◆ Data listing:
■ ■ ■ ■ ■

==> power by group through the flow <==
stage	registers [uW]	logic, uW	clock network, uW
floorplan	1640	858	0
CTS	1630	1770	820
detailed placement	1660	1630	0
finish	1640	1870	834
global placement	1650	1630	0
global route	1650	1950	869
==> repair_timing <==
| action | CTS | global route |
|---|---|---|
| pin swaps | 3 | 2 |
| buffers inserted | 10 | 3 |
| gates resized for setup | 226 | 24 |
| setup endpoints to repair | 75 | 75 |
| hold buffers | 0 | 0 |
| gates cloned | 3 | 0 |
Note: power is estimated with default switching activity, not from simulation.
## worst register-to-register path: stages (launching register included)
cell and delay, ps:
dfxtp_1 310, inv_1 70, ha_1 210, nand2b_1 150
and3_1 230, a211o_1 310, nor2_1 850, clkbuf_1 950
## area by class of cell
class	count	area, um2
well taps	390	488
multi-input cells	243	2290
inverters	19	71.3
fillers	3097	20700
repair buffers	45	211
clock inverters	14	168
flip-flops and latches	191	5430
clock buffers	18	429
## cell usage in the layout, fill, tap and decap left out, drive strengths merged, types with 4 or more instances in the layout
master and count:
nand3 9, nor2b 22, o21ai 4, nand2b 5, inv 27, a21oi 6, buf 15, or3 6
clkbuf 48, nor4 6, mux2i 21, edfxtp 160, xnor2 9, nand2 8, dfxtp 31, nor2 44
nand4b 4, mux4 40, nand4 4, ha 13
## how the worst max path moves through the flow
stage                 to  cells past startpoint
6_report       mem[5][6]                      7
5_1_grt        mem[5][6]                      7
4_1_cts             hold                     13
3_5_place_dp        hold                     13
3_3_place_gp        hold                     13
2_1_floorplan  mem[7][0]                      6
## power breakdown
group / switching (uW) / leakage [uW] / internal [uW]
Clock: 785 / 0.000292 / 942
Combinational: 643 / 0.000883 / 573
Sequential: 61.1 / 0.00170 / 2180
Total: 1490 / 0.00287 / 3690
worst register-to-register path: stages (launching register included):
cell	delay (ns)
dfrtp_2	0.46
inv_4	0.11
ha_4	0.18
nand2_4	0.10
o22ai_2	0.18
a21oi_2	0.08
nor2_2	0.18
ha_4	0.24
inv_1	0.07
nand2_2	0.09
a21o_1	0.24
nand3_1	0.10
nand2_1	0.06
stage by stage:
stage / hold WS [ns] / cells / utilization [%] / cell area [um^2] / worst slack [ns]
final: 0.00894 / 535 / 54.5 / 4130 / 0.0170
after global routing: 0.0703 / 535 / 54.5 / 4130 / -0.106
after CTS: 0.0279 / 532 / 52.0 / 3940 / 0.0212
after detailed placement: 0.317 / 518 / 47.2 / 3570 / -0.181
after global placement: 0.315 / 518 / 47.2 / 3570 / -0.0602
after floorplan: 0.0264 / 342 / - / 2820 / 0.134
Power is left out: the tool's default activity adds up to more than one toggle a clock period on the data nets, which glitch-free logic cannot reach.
File: config.mk
export PLATFORM = sky130hd
export DESIGN_NAME = shreg_multi_flat
export DESIGN_NICKNAME = d
export VERILOG_FILES = /design/src/rtl/shreg_pkg.sv /design/src/rtl/shreg_if.sv /design/src/rtl/shreg_stage.sv /design/src/rtl/shreg_multi.sv /design/src/flat_wrapper.sv
export SDC_FILE = /design/constraint.sdc
export NUM_CORES = 1
export LEC_CHECK = 0
export CAP_MARGIN = 5
export CORE_UTILIZATION = 25
export CTS_CLUSTER_SIZE = 12
export DETAILED_ROUTE_END_ITERATION = 16
export PLACE_DENSITY = 0.55
export SLEW_MARGIN = 20
export SYNTH_ARGS = -nofsm -noshare
export SYNTH_HDL_FRONTEND = slang
export SYNTH_HIERARCHICAL = 1
export SYNTH_SLANG_ARGS = --single-unit
File: constraint.sdc
create_clock -name clk -period 3.5 [get_ports clk]
set_clock_uncertainty 0.1 [all_clocks]
set_input_delay 1.05 -clock clk [delete_from_list [all_inputs] [get_ports clk]]
set_output_delay 1.05 -clock clk [all_outputs]
set_load 0.03 [all_outputs]
File: src/rtl/shreg_pkg.sv
// Shared definitions for the multi-stage shift register: the op encoding and the
// legal range of the DEPTH parameter.
package shreg_pkg;

    typedef enum logic [1:0] {
        OP_HOLD  = 2'd0,
        OP_SHIFT = 2'd1,
        OP_LOAD  = 2'd2,
        OP_CLEAR = 2'd3
    } shreg_op_e;

    localparam int SHREG_DEPTH_MIN = 2;
    localparam int SHREG_DEPTH_MAX = 64;

endpackage

File: src/rtl/shreg_if.sv
// Control/data bundle for shreg_multi. par_in exists only when SHREG_PAR_LOAD_EN
// is defined.
interface shreg_if
    import shreg_pkg::*;
#(
    parameter int WIDTH = 1,
    parameter int DEPTH = 4
);
    shreg_op_e              op;
    logic [WIDTH-1:0]       data_in;
    logic                   in_valid;
`ifdef SHREG_PAR_LOAD_EN
    logic [DEPTH*WIDTH-1:0] par_in;
`endif
    logic [WIDTH-1:0]       data_out;
    logic                   out_valid;
    logic [DEPTH*WIDTH-1:0] taps;
    logic                   full;
    logic                   empty;

    modport master (
        output op, data_in, in_valid,
`ifdef SHREG_PAR_LOAD_EN
        output par_in,
`endif
        input  data_out, out_valid, taps, full, empty
    );

    modport slave (
        input  op, data_in, in_valid,
`ifdef SHREG_PAR_LOAD_EN
        input  par_in,
`endif
        output data_out, out_valid, taps, full, empty
    );
endinterface
### src/rtl/puf_pkg.sv
// Shared types and helpers for the ring-oscillator PUF voting engine.
package puf_pkg;

  typedef enum logic [2:0] {
    ST_IDLE,
    ST_SETTLE,
    ST_MEASURE,
    ST_STORE,
    ST_COMPARE,
    ST_DONE
  } puf_state_t;

  localparam int SETTLE_CYCLES = 3;

  // Width needed to hold a vote tally of 0..votes.
  function automatic int vote_w(input int votes);
    return $clog2(votes + 1);
  endfunction

endpackage

### src/rtl/ro_edge_counter.sv
// Synchronises one asynchronous RO output, detects rising edges and counts them
// with saturation. clr holds the count at zero while the synchroniser refills.
module ro_edge_counter #(
  parameter int CNT_W = 25
) (
  input  logic             clk,
  input  logic             rst,
  input  logic             clr,
  input  logic             en,
  input  logic             ro,
  output logic [CNT_W-1:0] cnt
);

  logic             sync1_reg;
  logic             sync2_reg;
  logic             prev_reg;
  logic [CNT_W-1:0] cnt_reg;
  logic             rise;

  assign rise = sync2_reg && !prev_reg;
  assign cnt  = cnt_reg;

  // The synchroniser keeps sampling during clr so stale samples of the
  // previously selected RO are gone before counting starts.
  always_ff @(posedge clk) begin
    if (rst) begin
      sync1_reg <= 1'b0;
      sync2_reg <= 1'b0;
      prev_reg  <= 1'b0;
      cnt_reg   <= '0;
    end else begin
      sync1_reg <= ro;
      sync2_reg <= sync1_reg;
      prev_reg  <= sync2_reg;
      if (clr) begin
        cnt_reg <= '0;
      end else if (en && rise && (cnt_reg != '1)) begin
        cnt_reg <= cnt_reg + CNT_W'(1);
      end
    end
  end

endmodule

### src/rtl/ro_puf_vote.sv
// RO PUF response engine: sweeps NUM_RO oscillators VOTES times and majority-votes
// each adjacent-pair bit. Define PUF_STABILITY_MASK_EN to add the 'unstable' output.
module ro_puf_vote
  import puf_pkg::*;
#(
  parameter int NUM_RO = 9,
  parameter int CNT_W  = 25,
  parameter int WINDOW = 1_000_000,
  parameter int VOTES  = 5,
  parameter int CHAL_W = 6
) (
  input  logic              clk,
  input  logic              rst,
  input  logic [NUM_RO-1:0] ro_in,
  input  logic [CHAL_W-1:0] challenge,
  input  logic              start,
  input  logic              abort,
  output logic              ro_en,
  output logic [CHAL_W-1:0] ro_chal,
  output logic              busy,
  output logic              resp_valid,
  input  logic              resp_ready,
  output logic [NUM_RO-2:0] response,
  output logic [CHAL_W-1:0] resp_challenge
`ifdef PUF_STABILITY_MASK_EN
  ,
  output logic [NUM_RO-2:0] unstable
`endif
);

  localparam int VOTE_W = vote_w(VOTES);
  localparam int IDX_W  = $clog2(NUM_RO);
  localparam int TMR_W  = $clog2(WINDOW + SETTLE_CYCLES) + 1;
  localparam int NPAIR  = NUM_RO - 1;

  puf_state_t        state_reg;
  puf_state_t        state_next;
  logic [TMR_W-1:0]  timer_reg;
  logic [IDX_W-1:0]  ro_idx_reg;
  logic [VOTE_W-1:0] round_reg;
  logic [CNT_W-1:0]  cnt_reg  [NUM_RO];
  logic [VOTE_W-1:0] vote_reg [NPAIR];
  logic [VOTE_W-1:0] vote_next[NPAIR];
  logic [NPAIR-1:0]  pair_gt;
  logic [NPAIR-1:0]  resp_next;
  logic [CNT_W-1:0]  edge_cnt;
  logic              ro_sel;
  logic              timer_zero;
  logic              last_ro;
  logic              last_round;
  logic              abort_hit;

  assign ro_sel     = ro_in[ro_idx_reg];
  assign timer_zero = (timer_reg == '0);
  assign last_ro    = (ro_idx_reg == IDX_W'(NUM_RO - 1));
  assign last_round = (round_reg == VOTE_W'(VOTES - 1));
  assign abort_hit  = abort && (state_reg != ST_IDLE);
  assign busy       = (state_reg != ST_IDLE);
  assign ro_en      = busy && (state_reg != ST_DONE);

  ro_edge_counter #(
    .CNT_W(CNT_W)
  ) u_edge_counter (
    .clk(clk),
    .rst(rst),
    .clr(state_reg == ST_SETTLE),
    .en (state_reg == ST_MEASURE),
    .ro (ro_sel),
    .cnt(edge_cnt)
  );

  // Per-pair comparison and the tally it produces if this is the COMPARE cycle.
  for (genvar gi = 0; gi < NPAIR; gi++) begin : g_pair
    assign pair_gt[gi]   = (cnt_reg[gi] > cnt_reg[gi+1]);
    assign vote_next[gi] = vote_reg[gi] + VOTE_W'(pair_gt[gi]);
    assign resp_next[gi] = (vote_next[gi] > VOTE_W'(VOTES / 2));
  end

`ifdef PUF_STABILITY_MASK_EN
  logic [NPAIR-1:0] unstable_next;
  for (genvar gi = 0; gi < NPAIR; gi++) begin : g_unstable
    assign unstable_next[gi] = (vote_next[gi] != '0) && (vote_next[gi] != VOTE_W'(VOTES));
  end
`endif

  always_comb begin
    state_next = state_reg;
    if (abort_hit) begin
      state_next = ST_IDLE;
    end else begin
      case (state_reg)
        ST_IDLE:    if (start && !abort) state_next = ST_SETTLE;
        ST_SETTLE:  if (timer_zero) state_next = ST_MEASURE;
        ST_MEASURE: if (timer_zero) state_next = ST_STORE;
        ST_STORE:   state_next = last_ro ? ST_COMPARE : ST_SETTLE;
        ST_COMPARE: state_next = last_round ? ST_DONE : ST_SETTLE;
        ST_DONE:    if (resp_ready) state_next = ST_IDLE;
        default:    state_next = ST_IDLE;
      endcase
    end
  end

  always_ff @(posedge clk) begin
    if (rst) begin
      state_reg      <= ST_IDLE;
      timer_reg      <= '0;
      ro_idx_reg     <= '0;
      round_reg      <= '0;
      ro_chal        <= '0;
      resp_valid     <= 1'b0;
      response       <= '0;
      resp_challenge <= '0;
`ifdef PUF_STABILITY_MASK_EN
      unstable       <= '0;
`endif
      for (int i = 0; i < NUM_RO; i++) cnt_reg[i] <= '0;
      for (int i = 0; i < NPAIR; i++) vote_reg[i] <= '0;
    end else begin
      state_reg <= state_next;
      if (abort_hit) begin
        resp_valid <= 1'b0;
      end else begin
        case (state_reg)
          ST_IDLE: begin
            if (state_next == ST_SETTLE) begin
              ro_chal    <= challenge;
              ro_idx_reg <= '0;
              round_reg  <= '0;
              timer_reg  <= TMR_W'(SETTLE_CYCLES - 1);
              for (int i = 0; i < NPAIR; i++) vote_reg[i] <= '0;
            end
          end
          ST_SETTLE: begin
            timer_reg <= timer_zero ? TMR_W'(WINDOW - 1) : timer_reg - TMR_W'(1);
          end
          ST_MEASURE: begin
            if (!timer_zero) timer_reg <= timer_reg - TMR_W'(1);
          end
          ST_STORE: begin
            cnt_reg[ro_idx_reg] <= edge_cnt;
            timer_reg           <= TMR_W'(SETTLE_CYCLES - 1);
            if (!last_ro) ro_idx_reg <= ro_idx_reg + IDX_W'(1);
          end
          ST_COMPARE: begin
            for (int i = 0; i < NPAIR; i++) vote_reg[i] <= vote_next[i];
            round_reg  <= round_reg + VOTE_W'(1);
            ro_idx_reg <= '0;
            timer_reg  <= TMR_W'(SETTLE_CYCLES - 1);
            // Final round: the result is registered on the way into DONE.
            if (last_round) begin
              response       <= resp_next;
              resp_challenge <= ro_chal;
              resp_valid     <= 1'b1;
`ifdef PUF_STABILITY_MASK_EN
              unstable       <= unstable_next;
`endif
            end
          end
          ST_DONE: begin
            if (resp_ready) resp_valid <= 1'b0;
          end
          default: ;
        endcase
      end
    end
  end

endmodule
### config.mk
export PLATFORM = sky130hd
export DESIGN_NAME = ro_puf_vote
export DESIGN_NICKNAME = d
export VERILOG_FILES = /design/src/rtl/puf_pkg.sv /design/src/rtl/ro_edge_counter.sv /design/src/rtl/ro_puf_vote.sv
export SDC_FILE = /design/constraint.sdc
export NUM_CORES = 1
export LEC_CHECK = 0
export BUFFER_PORTS_ARGS = -buffer_cell sky130_fd_sc_hd__buf_2
export CAP_MARGIN = 5
export CORE_ASPECT_RATIO = 0.5
export CORE_MARGIN = 4
export CORE_UTILIZATION = 59
export CTS_BUF_LIST = sky130_fd_sc_hd__clkbuf_4
export CTS_CLUSTER_DIAMETER = 60
export DETAILED_ROUTE_END_ITERATION = 6
export PLACE_DENSITY = 0.79
export SLEW_MARGIN = 20
export SYNTH_ARGS = -nofsm -noshare
export SYNTH_HDL_FRONTEND = slang
export SYNTH_SLANG_ARGS = --single-unit
### constraint.sdc
create_clock -name clk -period 3 [get_ports clk]
set_input_delay 0.45 -clock clk [delete_from_list [all_inputs] [get_ports clk]]
set_output_delay 0.45 -clock clk [all_outputs]
set_load 0.05 [all_outputs]
==> results.md, run 1 <==
* Status: finished clean
* FP Rows at 45
* Achievable frequency at 0.337 GHz
* Vias per cell at 5.89
* Dpl cell area at 19,600 um2
* Distinct cells, synth at 59
* Hold Crit Start: abort
* Reg2reg end: vote_reg[0][8]
* Xor/xnor cell area share of the yosys netlist at 1.36%
* CP endpoint: vote_reg[0][8]
* Hold Fails Final Rpt at 0
* Synthesis-to-layout area growth at 13.1%
* Yosys reg bits at 329
* Die area at 34,700 um2
* Boundary Pins at 43
* CTS max path bufs at 3
* Initial core utilization at 60.7%
* Mapped Area at 18,700 um2
* Largest register FFs at 225
* Clock Pin Slew Worst Setup and Hold Paths at 0.08 ns
* Crit. Startpoint: cnt_reg[2][12]
* Largest stage delay, worst path at 0.38 ns
* Initial antenna violation count at 2
* Worst-path maximum fanout at 2
* Async set-reset flop share out of synthesis at 0%
* Iter 0 DRT Violations at 1,173
* Commonest non-fill, non-tap cell in the layout: edfxtp_1
* Clock network power share at 30.6%
* Util after Layout at 68.7%
* Core Area at 30,700 um2
* Layout cells sized above 1 at 16.3%
* DIE HEIGHT at 134 um
* Setup TNS at 0 ns
* Sw frac at 31.5%
* Worst slew pin tran at 0.951 ns
* Main synth FF type: edfxtp_1
* Layout net count at 2,160
* Pin count of the biggest net entering global routing at 95
* # DRC at 0
* Min-Delay Path Class: primary input to flop
* Register-to-Register Path Depth at 12
* Syn. warnings at 0
* Critical Path RT at 3.48 ns
* ANT nets after route at 0
* Drt first pass iters at 5
* Simple-Gate Fraction of Synth Area at 18.3%
* Final Critical Period at 2.97 ns
* Flop2flop setup slack at 0.03 ns
* Port bufs at 42
* Crit path cell chain: buf_4 > ha_1 > a21oi_1 > nor2b_1 > o21ai_0 > a21oi_1 > o31ai_1 > a22oi_2 > ha_1 > ha_1 > xnor2_1 > nor2_1
* First-pass GRT wire length at 67,600 um
* Hold_ws at 0.197 ns
* Unrepaired setup endpoints after global routing: true
* Crit end category: flop
* Critical path arrival at 3.45 ns
* Vias at 14,095
* Total Wirelength at 43,000 um
* Sw Pwr at 3720 uW
* Worst Skew at 0.0229 ns
* CP most frequent cell: ha_1
* Post-synth EDFFs at 246
* Final Cycle Share at 99.0%
* Vias in the first global route at 13,613
* Combinational Power Share at 23.7%
* Internal at 8080 uW
* H-tree Lvls at 3
* Gpl congestion at 0.854
* Grt ovf at 0
* Reg2Reg Launch Point: cnt_reg[2][12]
* Final Cell Area at 21,100 um2
* Worst slew margin at 36.6%
* Seq pwr share at 45.7%
* Worst path slowest cell: edfxtp_1
* Max-cap viol count at 0
* Placed Instances at 2,240
* Total track usage at 24.1%
* Clock buffer count from CTS at 77
* Most frequent cells in the layout: edfxtp_1, and3_1, inv_1
* Non-filler cells, final at 2,394
* Clock sink count at 329
* Critical setup path kind: flop to flop
* DR WL/cell at 18.0 um
* Main combinational cell family by area after synthesis: simple AND/OR/NAND/NOR gates
* Critical Path Source Type: flop
* Sequential area share after synthesis at 48.5%
* Syn Area/Cell at 10.3 um2
* Post-detail-place hpwl at 29,200 um
* Die Wd at 260 um
* Mapped Nets at 2,055
* Static leakage at 0.00983 uW
* CTS tree: yes
* Compound-Gate Fraction of Synth Area at 9.43%
* Adder-cell share of the synthesized area at 15.0%
* Final Setup Violations at 0
* PD cells at 559 nW/um2
* Peak VDD IR at 0.763 mV
* Clock Latency Late Sink at 0.74 ns
* Clock Tree Root: clkbuf_4
* Mux contribution to synthesized area at 0.818%
* Synth Instances at 1,811
* Slew Limit Fails at 0
==> cell type report <==
type                    instances  area [um2]
fillers                      2212        9630
flip-flops and latches        329        9050
multi-input cells            1158        8830
clock buffers                 123         923
repair buffers                130         916
inverters                     220         826
well taps                     423         529
clock inverters                10        37.5
diodes                          1        2.50
==> cell families after synthesis <==
group                      count (synthesis)
adders and majority gates                224
AOI/OAI and AO/OA                        283
muxes                                     14
DFF                                      329
and+or+nand+nor                          608
buffers and inverters                    324
xor gates and xnor gates                  29
==> metrics by stage <==
step / power, uW / worst slack [ns]
after floorplan: 7380 / 0.190
after global placement: 7990 / -0.0864
after detailed placement: 8060 / -0.0892
after CTS: 11700 / 0.00181
after global routing: 12400 / -0.154
final: 11800 / 0.0290
==> power by group through the flow <==
stage | clock network [uW] | logic (uW) | registers (uW)
CTS | 3680 | 2630 | 5370
finish | 3610 | 2790 | 5390
floorplan | 0 | 1960 | 5430
global route | 3940 | 3090 | 5420
detailed placement | 0 | 2580 | 5470
global placement | 0 | 2530 | 5460
==> worst min path at each step <==
| stage | end | depth (start not counted) |
|---|---|---|
| 2_1_floorplan | u_edge_counter.sync2_reg | 1 |
| 3_3_place_gp | u_edge_counter.sync2_reg | 1 |
| 3_5_place_dp | u_edge_counter.sync2_reg | 1 |
| 4_1_cts | resp_valid | 3 |
| 5_1_grt | resp_valid | 3 |
| 6_report | resp_valid | 3 |
==> cell usage after synthesis (13+ instances only) <==
cell        n  area [um2]
dfxtp_1    83        1660
a21o_1     42         315
clkbuf_1   93         349
ha_1      224        2800
edfxtp_1  246        7390
nand2_1    63         236
nand3_1    24         120
xnor2_1    20         175
o21ai_0    64         320
nor3_1     35         175
and2_1     27         169
inv_1     220         826
a21oi_1   102         510
and3_1    220        1380
or3_1      13        81.3
nor2_1     96         360
nand4_1    44         275
nor4_1     16         100
mux2i_1    13         130
nor2b_1    21         131
==> critical path, delay by kind of cell, from the launching register on <==
kind / cells / cell delay, ns
XOR/XNOR: 1 / 0.24
AO/OA/AOI/OAI: 5 / 1.10
flip-flops: 1 / 0.38
buffers and inverters: 1 / 0.14
adder cells (fa/ha/maj): 3 / 0.69
AND/OR/NAND/NOR: 2 / 0.16
==> repair_timing <==
action                                 4_1_cts  5_1_grt
setup buffers                                0       12
hold buffers                                 8        0
pin swaps                                    4       33
endpoints found under the hold margin        9        0
resized for setup                           14       65
setup endpoints to repair                   17       32
==> metal layers <==
layer	share of wire (%)	track usage [%]	up-vias
met5	0.019	0	-
met4	1.9	7.54	2
met3	7.0	5.26	76
met2	45	37.7	524
met1	46	34.1	6730
li1	-	-	6763
Note: power is estimated with default switching activity, not from simulation.
==> run 2, diff against run 1 <==
REMOVE_ABC_BUFFERS = 1   (was not set)
==> run 2 against run 1 <==
Compared with the run above: maximum frequency up 0.34%; utilization hardly changed; total power grew 0.89%; non-clock buffer count decreased by 2; clock power is 2% higher; sequential cell count is the same; critical path depth stayed put; worst setup slack better by 0.010 ns; largest power group unchanged; largest cell class unchanged; hold slack got worse by 0.13 ns; global-route usage down 0.052 points.
==> results.md, run 2 (same netlist as run 1, synthesis figures left out) <==
* Status: finished clean
* Pin count of the biggest net entering global routing at 91 (-4.2%)
* Clock Tree Root: clkbuf_4
* Min-Delay Path Class: primary input to flop
* Critical Path Source Type: flop
* Clock sink count at 329 (unchanged)
* Vias in the first global route at 13,604 (-0.066%)
* Slew Limit Fails at 0 (unchanged)
* Critical path arrival at 3.42 ns (-0.03 ns)
* Core Area at 30,700 um2 (unchanged)
* Largest register FFs at 225 (unchanged)
* Reg2Reg Launch Point: cnt_reg[4][14]
* Met2 usage at 37.0% (-0.73 points)
* Worst slew margin at 37.2% (+0.54 points)
* Worst-path maximum fanout at 3 (+1)
* Critical setup path kind: flop to flop
* CTS max path bufs at 3 (unchanged)
* CTS tree: yes
* Final Critical Period at 2.96 ns (-0.0101 ns)
* Clock Latency Late Sink at 0.72 ns (-0.02 ns)
* Worst Skew at 0.0468 ns (+0.0239 ns)
* Worst slew pin tran at 0.942 ns (-0.00815 ns)
* Clock Pin Slew Worst Setup and Hold Paths at 0.07 ns (about the same)
* Hold_ws at 0.0630 ns (-0.134 ns)
* Initial core utilization at 60.7% (unchanged)
* Dpl cell area at 19,600 um2 (+0.37%)
* Initial antenna violation count at 1 (-1)
* Worst hold endpoint: resp_valid
* Routing usage on met1 at 34.9% (+0.86 points)
* Total track usage at 24.1% (-0.052 points)
* Port bufs at 42 (unchanged)
* Met3 Usage GRT at 5.09% (-0.17 points)
* Register-to-Register Path Depth at 12 (unchanged)
* Vias at 14,075 (-0.14%)
* Iter 0 DRT Violations at 1,222 (+4.2%)
* # DRC at 0 (unchanged)
* Final Cell Area at 21,100 um2 (about the same)
* ANT nets after route at 0 (unchanged)
* Commonest non-fill, non-tap cell in the layout: edfxtp_1
* Flop2flop setup slack at 0.04 ns (about the same)
* Total Wirelength at 43,100 um (+0.12%)
* Layout net count at 2,158 (-0.093%)
* Placed Instances at 2,248 (+0.36%)
* FP Rows at 45 (unchanged)
* Static leakage at 0.00984 uW (+0.17%)
* Final Setup Violations at 0 (unchanged)
* Critical Path RT at 3.46 ns (-0.02 ns)
* Most frequent cells in the layout: edfxtp_1, inv_1, and3_1
* GR peak layer: met2
* Hold Crit Start: resp_ready
* Die area at 34,700 um2 (unchanged)
* Synthesis-to-layout area growth at 13.1% (about the same)
* First-pass GRT wire length at 67,700 um (+0.14%)
* DIE HEIGHT at 134 um (unchanged)
* Drt first pass iters at 5 (unchanged)
* Clock buffer count from CTS at 77 (unchanged)
* Final Cycle Share at 98.7% (-0.34 points)
* Fillers at 2,239 (+1.2%)
* Vias per cell at 5.86 (-0.47%)
* Layout cells sized above 1 at 15.7% (-0.67 points)
* H-tree Lvls at 3 (unchanged)
* Achievable frequency at 0.338 GHz (+0.34%)
* Total power at 11,900 uW (+0.89%)
* Die Wd at 260 um (unchanged)
* Non-filler cells, final at 2,402 (+0.33%)
* Max-cap viol count at 0 (unchanged)
* Reg2reg end: vote_reg[1][2]
* Unrepaired setup endpoints after global routing: true
* Boundary Pins at 43 (unchanged)
* PD cells at 564 nW/um2 (+0.93%)
* Grt ovf at 0 (unchanged)
* Post-detail-place hpwl at 29,600 um (+1.5%)
* Setup TNS at 0 ns (unchanged)
* Gpl congestion at 0.853 (-0.13%)
* Peak VDD IR at 1.08 mV (+42%)
* Crit end category: flop
* Hold Fails Final Rpt at 0 (unchanged)
* DR WL/cell at 17.9 um (-0.21%)
* Hold path depth at 3 (unchanged)
## run 2: layout make-up
type / instances / area [um2] / share of cell area [%]
inverters: 220 / 826 / 3.91
multi-input cells: 1158 / 8790 / 41.7
clock inverters: 21 / 78.8 / 0.374
flip-flops and latches: 329 / 9050 / 42.9
clock buffers: 122 / 916 / 4.34
repair buffers: 128 / 912 / 4.32
diodes: 1 / 2.50 / 0.0119
well taps: 423 / 529 / 2.51
## run 2: worst max-delay path by stage
stage | slack [ns] | end | from
2_1_floorplan | -4.44 | cnt_reg[0][0] | state_reg[1]
3_3_place_gp | -0.08 | vote_reg[1][5] | cnt_reg[6][18]
3_5_place_dp | -0.12 | vote_reg[1][4] | cnt_reg[6][18]
4_1_cts | 0.004 | response[3] | cnt_reg[3][20]
5_1_grt | -0.09 | vote_reg[0][8] | cnt_reg[2][12]
6_report | 0.04 | vote_reg[1][2] | cnt_reg[4][14]
## run 2: repair_timing
action	in CTS	in global routing
setup buffers	0	5
endpoints found under the hold margin	6	0
gates resized for setup	9	56
setup endpoints to repair	12	22
hold buffers	6	0
pin swaps	1	36
## run 2: metal layers
layer	share of wire [%]	routed length (um)
met1	46	19600
met2	45	19300
met3	7.8	3360
met4	1.8	762
met5	0	0
## run 2: worst max-delay path, cell delays in order (launching register included)
cell and delay [ns]:
edfxtp_1 0.45, ha_4 0.30, nand4_1 0.18, nor4_2 0.34, buf_4 0.19, o31ai_4 0.06, a31o_2 0.23, a21o_1 0.16
a22oi_2 0.22, ha_2 0.24, ha_4 0.14, xor2_2 0.07, and3_1 0.16
## run 2: power breakdown
| group | switching (uW) | total [uW] | internal [uW] | leakage (uW) |
|---|---|---|---|---|
| combinational | 1720 | 2830 | 1120 | 0.00613 |
| clock | 1830 | 3680 | 1850 | 0.000608 |
| sequential | 226 | 5390 | 5160 | 0.00310 |
| total | 3770 | 11900 | 8130 | 0.00984 |
## run 2: per-stage QoR
stage,setup slack (ns),util (%)
floorplan,-4.44,-
global placement,-0.0783,63.9
detailed placement,-0.123,63.9
CTS,0.00426,67.4
global route,-0.0860,68.6
finish,0.0391,68.6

■ ■ ■ ■ ■

◆ Exercise goal: Working from the material above, retype exactly the lines from the one with "and3_1 230, a211o_1" through the one with "after floorplan: 0.0264", both included, and only those lines.

◆ Worked solution:
and3_1 230, a211o_1 310, nor2_1 850, clkbuf_1 950
## area by class of cell
class	count	area, um2
well taps	390	488
multi-input cells	243	2290
inverters	19	71.3
fillers	3097	20700
repair buffers	45	211
clock inverters	14	168
flip-flops and latches	191	5430
clock buffers	18	429
## cell usage in the layout, fill, tap and decap left out, drive strengths merged, types with 4 or more instances in the layout
master and count:
nand3 9, nor2b 22, o21ai 4, nand2b 5, inv 27, a21oi 6, buf 15, or3 6
clkbuf 48, nor4 6, mux2i 21, edfxtp 160, xnor2 9, nand2 8, dfxtp 31, nor2 44
nand4b 4, mux4 40, nand4 4, ha 13
## how the worst max path moves through the flow
stage                 to  cells past startpoint
6_report       mem[5][6]                      7
5_1_grt        mem[5][6]                      7
4_1_cts             hold                     13
3_5_place_dp        hold                     13
3_3_place_gp        hold                     13
2_1_floorplan  mem[7][0]                      6
## power breakdown
group / switching (uW) / leakage [uW] / internal [uW]
Clock: 785 / 0.000292 / 942
Combinational: 643 / 0.000883 / 573
Sequential: 61.1 / 0.00170 / 2180
Total: 1490 / 0.00287 / 3690
worst register-to-register path: stages (launching register included):
cell	delay (ns)
dfrtp_2	0.46
inv_4	0.11
ha_4	0.18
nand2_4	0.10
o22ai_2	0.18
a21oi_2	0.08
nor2_2	0.18
ha_4	0.24
inv_1	0.07
nand2_2	0.09
a21o_1	0.24
nand3_1	0.10
nand2_1	0.06
stage by stage:
stage / hold WS [ns] / cells / utilization [%] / cell area [um^2] / worst slack [ns]
final: 0.00894 / 535 / 54.5 / 4130 / 0.0170
after global routing: 0.0703 / 535 / 54.5 / 4130 / -0.106
after CTS: 0.0279 / 532 / 52.0 / 3940 / 0.0212
after detailed placement: 0.317 / 518 / 47.2 / 3570 / -0.181
after global placement: 0.315 / 518 / 47.2 / 3570 / -0.0602
after floorplan: 0.0264 / 342 / - / 2820 / 0.134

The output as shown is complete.